> _Required action_: Using the listing below, print exactly everything from the line with "<tr><td>Antenna Diode Count</td><td>0</td></tr>" down to the line with "<tr><td>Multi-input combinational cell", both included, and nothing more.

== Segment start ==

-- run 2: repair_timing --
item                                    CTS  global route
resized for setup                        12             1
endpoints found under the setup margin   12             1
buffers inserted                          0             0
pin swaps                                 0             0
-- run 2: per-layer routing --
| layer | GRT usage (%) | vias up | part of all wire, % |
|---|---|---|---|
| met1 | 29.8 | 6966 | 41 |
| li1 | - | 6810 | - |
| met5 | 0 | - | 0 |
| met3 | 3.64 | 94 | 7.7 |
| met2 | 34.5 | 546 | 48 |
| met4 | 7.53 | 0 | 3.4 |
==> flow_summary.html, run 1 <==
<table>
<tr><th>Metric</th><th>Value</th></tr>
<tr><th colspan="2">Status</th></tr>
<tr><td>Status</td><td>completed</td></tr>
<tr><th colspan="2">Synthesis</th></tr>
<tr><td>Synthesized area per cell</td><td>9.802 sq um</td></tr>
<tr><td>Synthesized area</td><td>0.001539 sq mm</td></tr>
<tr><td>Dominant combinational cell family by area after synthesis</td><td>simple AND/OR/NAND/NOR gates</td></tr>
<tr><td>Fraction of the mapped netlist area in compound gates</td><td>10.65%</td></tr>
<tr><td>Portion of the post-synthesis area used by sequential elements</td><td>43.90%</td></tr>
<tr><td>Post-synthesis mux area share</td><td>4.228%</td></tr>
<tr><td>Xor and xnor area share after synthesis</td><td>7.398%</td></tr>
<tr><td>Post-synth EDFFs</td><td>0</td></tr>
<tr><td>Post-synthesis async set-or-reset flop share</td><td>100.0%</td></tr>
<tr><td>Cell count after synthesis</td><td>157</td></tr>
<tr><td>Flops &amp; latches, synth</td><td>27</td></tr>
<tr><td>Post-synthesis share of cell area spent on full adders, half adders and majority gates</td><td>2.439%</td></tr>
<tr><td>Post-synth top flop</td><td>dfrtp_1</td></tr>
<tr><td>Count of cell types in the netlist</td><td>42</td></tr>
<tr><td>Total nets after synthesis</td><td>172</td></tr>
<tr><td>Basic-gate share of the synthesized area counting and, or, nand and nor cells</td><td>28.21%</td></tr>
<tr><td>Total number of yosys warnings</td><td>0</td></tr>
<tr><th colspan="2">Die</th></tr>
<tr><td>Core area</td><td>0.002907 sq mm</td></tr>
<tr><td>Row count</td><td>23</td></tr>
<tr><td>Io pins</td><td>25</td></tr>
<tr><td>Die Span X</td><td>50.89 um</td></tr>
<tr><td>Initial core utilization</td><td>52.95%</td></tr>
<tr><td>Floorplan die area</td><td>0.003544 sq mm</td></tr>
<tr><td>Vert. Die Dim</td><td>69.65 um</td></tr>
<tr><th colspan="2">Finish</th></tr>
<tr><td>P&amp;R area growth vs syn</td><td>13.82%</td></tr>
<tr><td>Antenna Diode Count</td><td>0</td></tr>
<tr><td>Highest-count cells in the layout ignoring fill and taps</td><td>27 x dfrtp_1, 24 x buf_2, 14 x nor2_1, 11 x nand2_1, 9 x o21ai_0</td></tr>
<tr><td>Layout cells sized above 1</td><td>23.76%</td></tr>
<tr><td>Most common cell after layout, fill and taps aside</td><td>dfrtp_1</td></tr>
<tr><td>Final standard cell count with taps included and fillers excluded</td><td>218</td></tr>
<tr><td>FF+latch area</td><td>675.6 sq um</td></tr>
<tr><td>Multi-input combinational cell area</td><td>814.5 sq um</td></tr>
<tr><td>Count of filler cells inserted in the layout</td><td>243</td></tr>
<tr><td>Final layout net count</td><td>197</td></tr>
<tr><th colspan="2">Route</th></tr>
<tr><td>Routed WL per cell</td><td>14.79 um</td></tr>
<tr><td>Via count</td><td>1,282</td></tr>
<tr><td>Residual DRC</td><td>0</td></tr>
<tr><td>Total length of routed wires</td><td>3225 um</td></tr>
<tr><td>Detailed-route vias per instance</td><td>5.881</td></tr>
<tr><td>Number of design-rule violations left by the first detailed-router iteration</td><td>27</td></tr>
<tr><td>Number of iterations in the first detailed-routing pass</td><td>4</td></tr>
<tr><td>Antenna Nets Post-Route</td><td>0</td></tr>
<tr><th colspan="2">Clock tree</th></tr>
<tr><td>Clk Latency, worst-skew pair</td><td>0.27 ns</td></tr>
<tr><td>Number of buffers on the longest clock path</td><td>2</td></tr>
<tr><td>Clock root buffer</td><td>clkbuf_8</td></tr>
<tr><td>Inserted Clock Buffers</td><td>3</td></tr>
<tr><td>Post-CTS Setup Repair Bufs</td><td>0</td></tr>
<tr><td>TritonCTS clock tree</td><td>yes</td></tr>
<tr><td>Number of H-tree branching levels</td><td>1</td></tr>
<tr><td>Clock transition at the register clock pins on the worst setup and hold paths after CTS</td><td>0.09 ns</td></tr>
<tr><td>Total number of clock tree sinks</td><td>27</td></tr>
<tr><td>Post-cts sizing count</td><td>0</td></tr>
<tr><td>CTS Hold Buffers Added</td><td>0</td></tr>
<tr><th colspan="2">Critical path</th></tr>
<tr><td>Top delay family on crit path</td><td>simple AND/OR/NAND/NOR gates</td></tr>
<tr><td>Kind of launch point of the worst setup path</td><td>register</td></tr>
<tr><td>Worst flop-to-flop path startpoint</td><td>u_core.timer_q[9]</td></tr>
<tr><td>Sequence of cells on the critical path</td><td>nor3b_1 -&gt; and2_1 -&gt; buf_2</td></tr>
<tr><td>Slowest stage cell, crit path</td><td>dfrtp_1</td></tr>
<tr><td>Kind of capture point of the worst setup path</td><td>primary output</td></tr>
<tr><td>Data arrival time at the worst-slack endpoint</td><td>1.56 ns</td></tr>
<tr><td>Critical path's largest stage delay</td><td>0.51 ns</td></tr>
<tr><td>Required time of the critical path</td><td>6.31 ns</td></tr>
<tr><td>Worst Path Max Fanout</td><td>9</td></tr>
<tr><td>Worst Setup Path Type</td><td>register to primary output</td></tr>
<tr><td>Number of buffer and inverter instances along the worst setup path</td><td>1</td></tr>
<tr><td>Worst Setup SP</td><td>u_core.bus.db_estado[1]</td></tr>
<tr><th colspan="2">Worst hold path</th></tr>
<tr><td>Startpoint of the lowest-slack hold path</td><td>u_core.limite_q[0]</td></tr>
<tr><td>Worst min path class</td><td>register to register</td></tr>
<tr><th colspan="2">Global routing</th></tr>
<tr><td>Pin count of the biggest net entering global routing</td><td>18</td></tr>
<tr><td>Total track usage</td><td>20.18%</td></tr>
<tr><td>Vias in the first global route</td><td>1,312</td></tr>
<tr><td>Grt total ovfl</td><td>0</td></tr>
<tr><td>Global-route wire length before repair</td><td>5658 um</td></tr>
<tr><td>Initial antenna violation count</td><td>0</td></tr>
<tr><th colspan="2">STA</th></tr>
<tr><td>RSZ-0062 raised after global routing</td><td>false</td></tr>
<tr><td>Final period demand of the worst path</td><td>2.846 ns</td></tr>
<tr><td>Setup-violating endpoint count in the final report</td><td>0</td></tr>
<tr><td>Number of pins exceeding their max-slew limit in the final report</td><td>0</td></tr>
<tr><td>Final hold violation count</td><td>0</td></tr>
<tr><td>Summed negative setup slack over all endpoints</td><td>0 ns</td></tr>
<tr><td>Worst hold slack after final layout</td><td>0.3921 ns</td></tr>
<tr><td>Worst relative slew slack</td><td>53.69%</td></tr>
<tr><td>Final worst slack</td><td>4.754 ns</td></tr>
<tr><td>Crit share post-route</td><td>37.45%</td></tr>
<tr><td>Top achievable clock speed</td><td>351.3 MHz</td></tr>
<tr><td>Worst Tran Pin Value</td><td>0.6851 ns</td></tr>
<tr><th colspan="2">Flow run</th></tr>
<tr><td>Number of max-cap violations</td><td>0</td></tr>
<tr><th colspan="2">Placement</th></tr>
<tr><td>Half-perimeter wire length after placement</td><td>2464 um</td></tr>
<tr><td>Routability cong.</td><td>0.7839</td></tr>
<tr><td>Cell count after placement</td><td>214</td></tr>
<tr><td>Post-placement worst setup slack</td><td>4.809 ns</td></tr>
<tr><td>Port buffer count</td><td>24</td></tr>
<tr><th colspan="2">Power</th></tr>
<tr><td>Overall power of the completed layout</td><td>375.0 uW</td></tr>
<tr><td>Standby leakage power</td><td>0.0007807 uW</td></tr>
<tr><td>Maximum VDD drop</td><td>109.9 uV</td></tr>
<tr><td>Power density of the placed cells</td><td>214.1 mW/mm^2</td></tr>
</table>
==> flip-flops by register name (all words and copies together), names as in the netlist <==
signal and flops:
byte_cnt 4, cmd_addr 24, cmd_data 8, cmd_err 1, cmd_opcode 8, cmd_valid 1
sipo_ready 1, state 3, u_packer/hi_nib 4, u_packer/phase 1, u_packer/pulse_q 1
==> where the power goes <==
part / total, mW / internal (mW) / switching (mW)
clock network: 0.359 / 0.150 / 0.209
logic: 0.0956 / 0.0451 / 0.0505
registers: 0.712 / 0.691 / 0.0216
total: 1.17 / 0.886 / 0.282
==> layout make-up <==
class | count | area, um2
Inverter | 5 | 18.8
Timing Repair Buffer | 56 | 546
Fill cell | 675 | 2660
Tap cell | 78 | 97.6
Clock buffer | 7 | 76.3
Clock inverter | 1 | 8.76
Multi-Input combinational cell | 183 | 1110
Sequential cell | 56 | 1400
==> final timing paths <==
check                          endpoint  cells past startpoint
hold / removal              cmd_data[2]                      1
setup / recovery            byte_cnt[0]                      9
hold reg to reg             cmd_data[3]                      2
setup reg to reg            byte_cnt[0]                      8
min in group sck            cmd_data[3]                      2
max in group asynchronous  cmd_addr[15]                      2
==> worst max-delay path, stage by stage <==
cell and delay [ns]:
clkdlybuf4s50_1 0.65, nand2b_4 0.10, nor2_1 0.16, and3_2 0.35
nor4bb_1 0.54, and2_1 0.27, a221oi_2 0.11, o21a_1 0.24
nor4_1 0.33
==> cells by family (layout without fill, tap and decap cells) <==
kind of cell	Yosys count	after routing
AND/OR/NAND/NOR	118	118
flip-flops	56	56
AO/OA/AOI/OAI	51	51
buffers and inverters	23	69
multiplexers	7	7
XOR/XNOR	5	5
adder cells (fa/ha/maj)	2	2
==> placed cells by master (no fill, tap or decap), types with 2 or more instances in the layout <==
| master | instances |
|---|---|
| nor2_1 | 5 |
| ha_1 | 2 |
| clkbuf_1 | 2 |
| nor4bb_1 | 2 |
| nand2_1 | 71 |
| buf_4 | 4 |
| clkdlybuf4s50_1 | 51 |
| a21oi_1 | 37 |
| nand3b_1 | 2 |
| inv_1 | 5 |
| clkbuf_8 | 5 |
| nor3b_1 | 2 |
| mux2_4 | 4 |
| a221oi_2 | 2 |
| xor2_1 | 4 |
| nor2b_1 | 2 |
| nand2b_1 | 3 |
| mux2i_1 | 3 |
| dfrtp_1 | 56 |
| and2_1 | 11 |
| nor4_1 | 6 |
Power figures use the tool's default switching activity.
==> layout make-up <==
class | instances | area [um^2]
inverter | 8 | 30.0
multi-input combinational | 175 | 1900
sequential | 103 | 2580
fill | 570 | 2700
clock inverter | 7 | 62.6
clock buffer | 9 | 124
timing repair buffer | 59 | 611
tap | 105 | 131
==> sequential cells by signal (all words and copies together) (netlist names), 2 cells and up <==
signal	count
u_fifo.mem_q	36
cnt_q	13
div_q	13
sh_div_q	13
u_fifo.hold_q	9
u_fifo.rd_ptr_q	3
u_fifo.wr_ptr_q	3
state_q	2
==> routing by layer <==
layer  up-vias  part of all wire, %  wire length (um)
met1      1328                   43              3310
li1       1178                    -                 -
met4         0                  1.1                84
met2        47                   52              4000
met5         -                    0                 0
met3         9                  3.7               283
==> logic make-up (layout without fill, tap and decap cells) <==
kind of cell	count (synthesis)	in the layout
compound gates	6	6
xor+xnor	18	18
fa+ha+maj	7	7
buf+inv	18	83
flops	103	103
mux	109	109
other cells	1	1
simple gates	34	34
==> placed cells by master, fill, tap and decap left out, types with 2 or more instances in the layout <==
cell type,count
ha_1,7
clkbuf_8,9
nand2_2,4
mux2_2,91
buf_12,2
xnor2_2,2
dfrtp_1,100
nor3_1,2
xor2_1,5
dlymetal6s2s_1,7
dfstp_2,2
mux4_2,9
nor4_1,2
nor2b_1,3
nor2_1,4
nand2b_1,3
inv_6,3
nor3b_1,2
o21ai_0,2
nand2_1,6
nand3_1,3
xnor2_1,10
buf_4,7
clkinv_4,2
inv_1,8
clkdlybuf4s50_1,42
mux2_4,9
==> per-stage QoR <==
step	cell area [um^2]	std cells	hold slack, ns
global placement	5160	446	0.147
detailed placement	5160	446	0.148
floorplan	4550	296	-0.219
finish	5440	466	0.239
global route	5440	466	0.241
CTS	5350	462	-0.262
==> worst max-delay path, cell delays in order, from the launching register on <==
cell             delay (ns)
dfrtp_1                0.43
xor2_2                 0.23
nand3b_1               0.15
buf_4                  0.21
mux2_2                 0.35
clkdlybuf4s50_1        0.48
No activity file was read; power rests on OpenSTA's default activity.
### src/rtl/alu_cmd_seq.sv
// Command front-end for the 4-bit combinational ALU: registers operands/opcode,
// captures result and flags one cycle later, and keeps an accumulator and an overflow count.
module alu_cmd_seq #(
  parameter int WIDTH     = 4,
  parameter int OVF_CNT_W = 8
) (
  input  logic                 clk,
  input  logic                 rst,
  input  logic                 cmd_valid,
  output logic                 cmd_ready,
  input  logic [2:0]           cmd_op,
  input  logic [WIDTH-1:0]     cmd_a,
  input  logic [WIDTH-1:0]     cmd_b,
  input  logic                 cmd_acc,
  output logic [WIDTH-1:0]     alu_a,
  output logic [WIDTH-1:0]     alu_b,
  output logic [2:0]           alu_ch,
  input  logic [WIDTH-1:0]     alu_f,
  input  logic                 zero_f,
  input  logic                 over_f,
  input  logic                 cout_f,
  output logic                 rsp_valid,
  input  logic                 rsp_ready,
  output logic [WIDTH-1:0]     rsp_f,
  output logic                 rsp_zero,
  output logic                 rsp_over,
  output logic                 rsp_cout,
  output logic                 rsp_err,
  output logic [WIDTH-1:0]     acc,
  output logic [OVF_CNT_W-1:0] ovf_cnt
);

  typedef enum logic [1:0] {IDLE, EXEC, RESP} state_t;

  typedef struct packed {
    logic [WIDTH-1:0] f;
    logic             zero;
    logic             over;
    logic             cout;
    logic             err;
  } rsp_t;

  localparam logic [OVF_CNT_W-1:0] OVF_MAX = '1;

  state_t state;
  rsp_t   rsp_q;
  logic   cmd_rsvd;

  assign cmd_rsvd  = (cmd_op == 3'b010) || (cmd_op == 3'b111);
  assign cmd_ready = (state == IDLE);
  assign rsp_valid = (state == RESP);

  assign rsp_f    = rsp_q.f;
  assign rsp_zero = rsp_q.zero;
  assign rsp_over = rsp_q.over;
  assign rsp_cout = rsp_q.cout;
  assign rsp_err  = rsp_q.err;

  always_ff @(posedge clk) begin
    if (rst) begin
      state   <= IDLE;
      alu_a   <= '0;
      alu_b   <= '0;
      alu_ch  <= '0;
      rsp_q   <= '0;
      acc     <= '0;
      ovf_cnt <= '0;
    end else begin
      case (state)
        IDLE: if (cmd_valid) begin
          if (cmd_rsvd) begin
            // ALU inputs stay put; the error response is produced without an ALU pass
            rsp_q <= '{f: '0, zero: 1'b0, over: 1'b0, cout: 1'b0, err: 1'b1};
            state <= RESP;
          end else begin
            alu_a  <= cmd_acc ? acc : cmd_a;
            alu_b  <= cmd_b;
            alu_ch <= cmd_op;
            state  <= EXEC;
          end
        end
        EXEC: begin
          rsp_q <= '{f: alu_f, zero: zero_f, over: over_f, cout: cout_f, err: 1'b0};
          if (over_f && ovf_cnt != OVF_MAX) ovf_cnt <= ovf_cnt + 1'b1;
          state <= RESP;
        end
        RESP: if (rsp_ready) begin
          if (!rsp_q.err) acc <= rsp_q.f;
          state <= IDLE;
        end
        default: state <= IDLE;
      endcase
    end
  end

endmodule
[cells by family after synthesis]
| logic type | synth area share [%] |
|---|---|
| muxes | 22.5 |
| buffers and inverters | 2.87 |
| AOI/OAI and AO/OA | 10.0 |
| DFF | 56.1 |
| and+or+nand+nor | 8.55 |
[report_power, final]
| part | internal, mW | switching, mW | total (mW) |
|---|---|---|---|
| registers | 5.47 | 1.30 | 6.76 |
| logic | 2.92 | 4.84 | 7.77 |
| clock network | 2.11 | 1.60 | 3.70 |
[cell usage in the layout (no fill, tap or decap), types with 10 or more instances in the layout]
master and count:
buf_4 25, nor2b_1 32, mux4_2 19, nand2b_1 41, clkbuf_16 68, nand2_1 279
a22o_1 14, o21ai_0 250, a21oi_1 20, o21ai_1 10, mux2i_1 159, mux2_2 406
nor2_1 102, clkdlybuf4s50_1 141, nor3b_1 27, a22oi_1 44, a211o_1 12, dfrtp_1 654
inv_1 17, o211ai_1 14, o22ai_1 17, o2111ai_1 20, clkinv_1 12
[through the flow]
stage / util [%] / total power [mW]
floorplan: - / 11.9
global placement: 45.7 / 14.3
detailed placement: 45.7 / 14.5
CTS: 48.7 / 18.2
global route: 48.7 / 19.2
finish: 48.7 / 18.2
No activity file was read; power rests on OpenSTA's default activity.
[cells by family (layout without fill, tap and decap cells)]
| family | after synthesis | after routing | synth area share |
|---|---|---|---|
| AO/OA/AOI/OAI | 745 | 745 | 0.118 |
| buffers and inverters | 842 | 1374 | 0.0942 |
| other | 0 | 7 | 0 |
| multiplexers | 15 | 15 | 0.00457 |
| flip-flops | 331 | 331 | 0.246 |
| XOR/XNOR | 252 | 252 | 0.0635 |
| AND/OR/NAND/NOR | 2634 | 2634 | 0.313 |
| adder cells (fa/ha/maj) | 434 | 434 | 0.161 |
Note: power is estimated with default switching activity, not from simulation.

== Segment end ==

> _Solution to this problem_:
<tr><td>Antenna Diode Count</td><td>0</td></tr>
<tr><td>Highest-count cells in the layout ignoring fill and taps</td><td>27 x dfrtp_1, 24 x buf_2, 14 x nor2_1, 11 x nand2_1, 9 x o21ai_0</td></tr>
<tr><td>Layout cells sized above 1</td><td>23.76%</td></tr>
<tr><td>Most common cell after layout, fill and taps aside</td><td>dfrtp_1</td></tr>
<tr><td>Final standard cell count with taps included and fillers excluded</td><td>218</td></tr>
<tr><td>FF+latch area</td><td>675.6 sq um</td></tr>
<tr><td>Multi-input combinational cell area</td><td>814.5 sq um</td></tr>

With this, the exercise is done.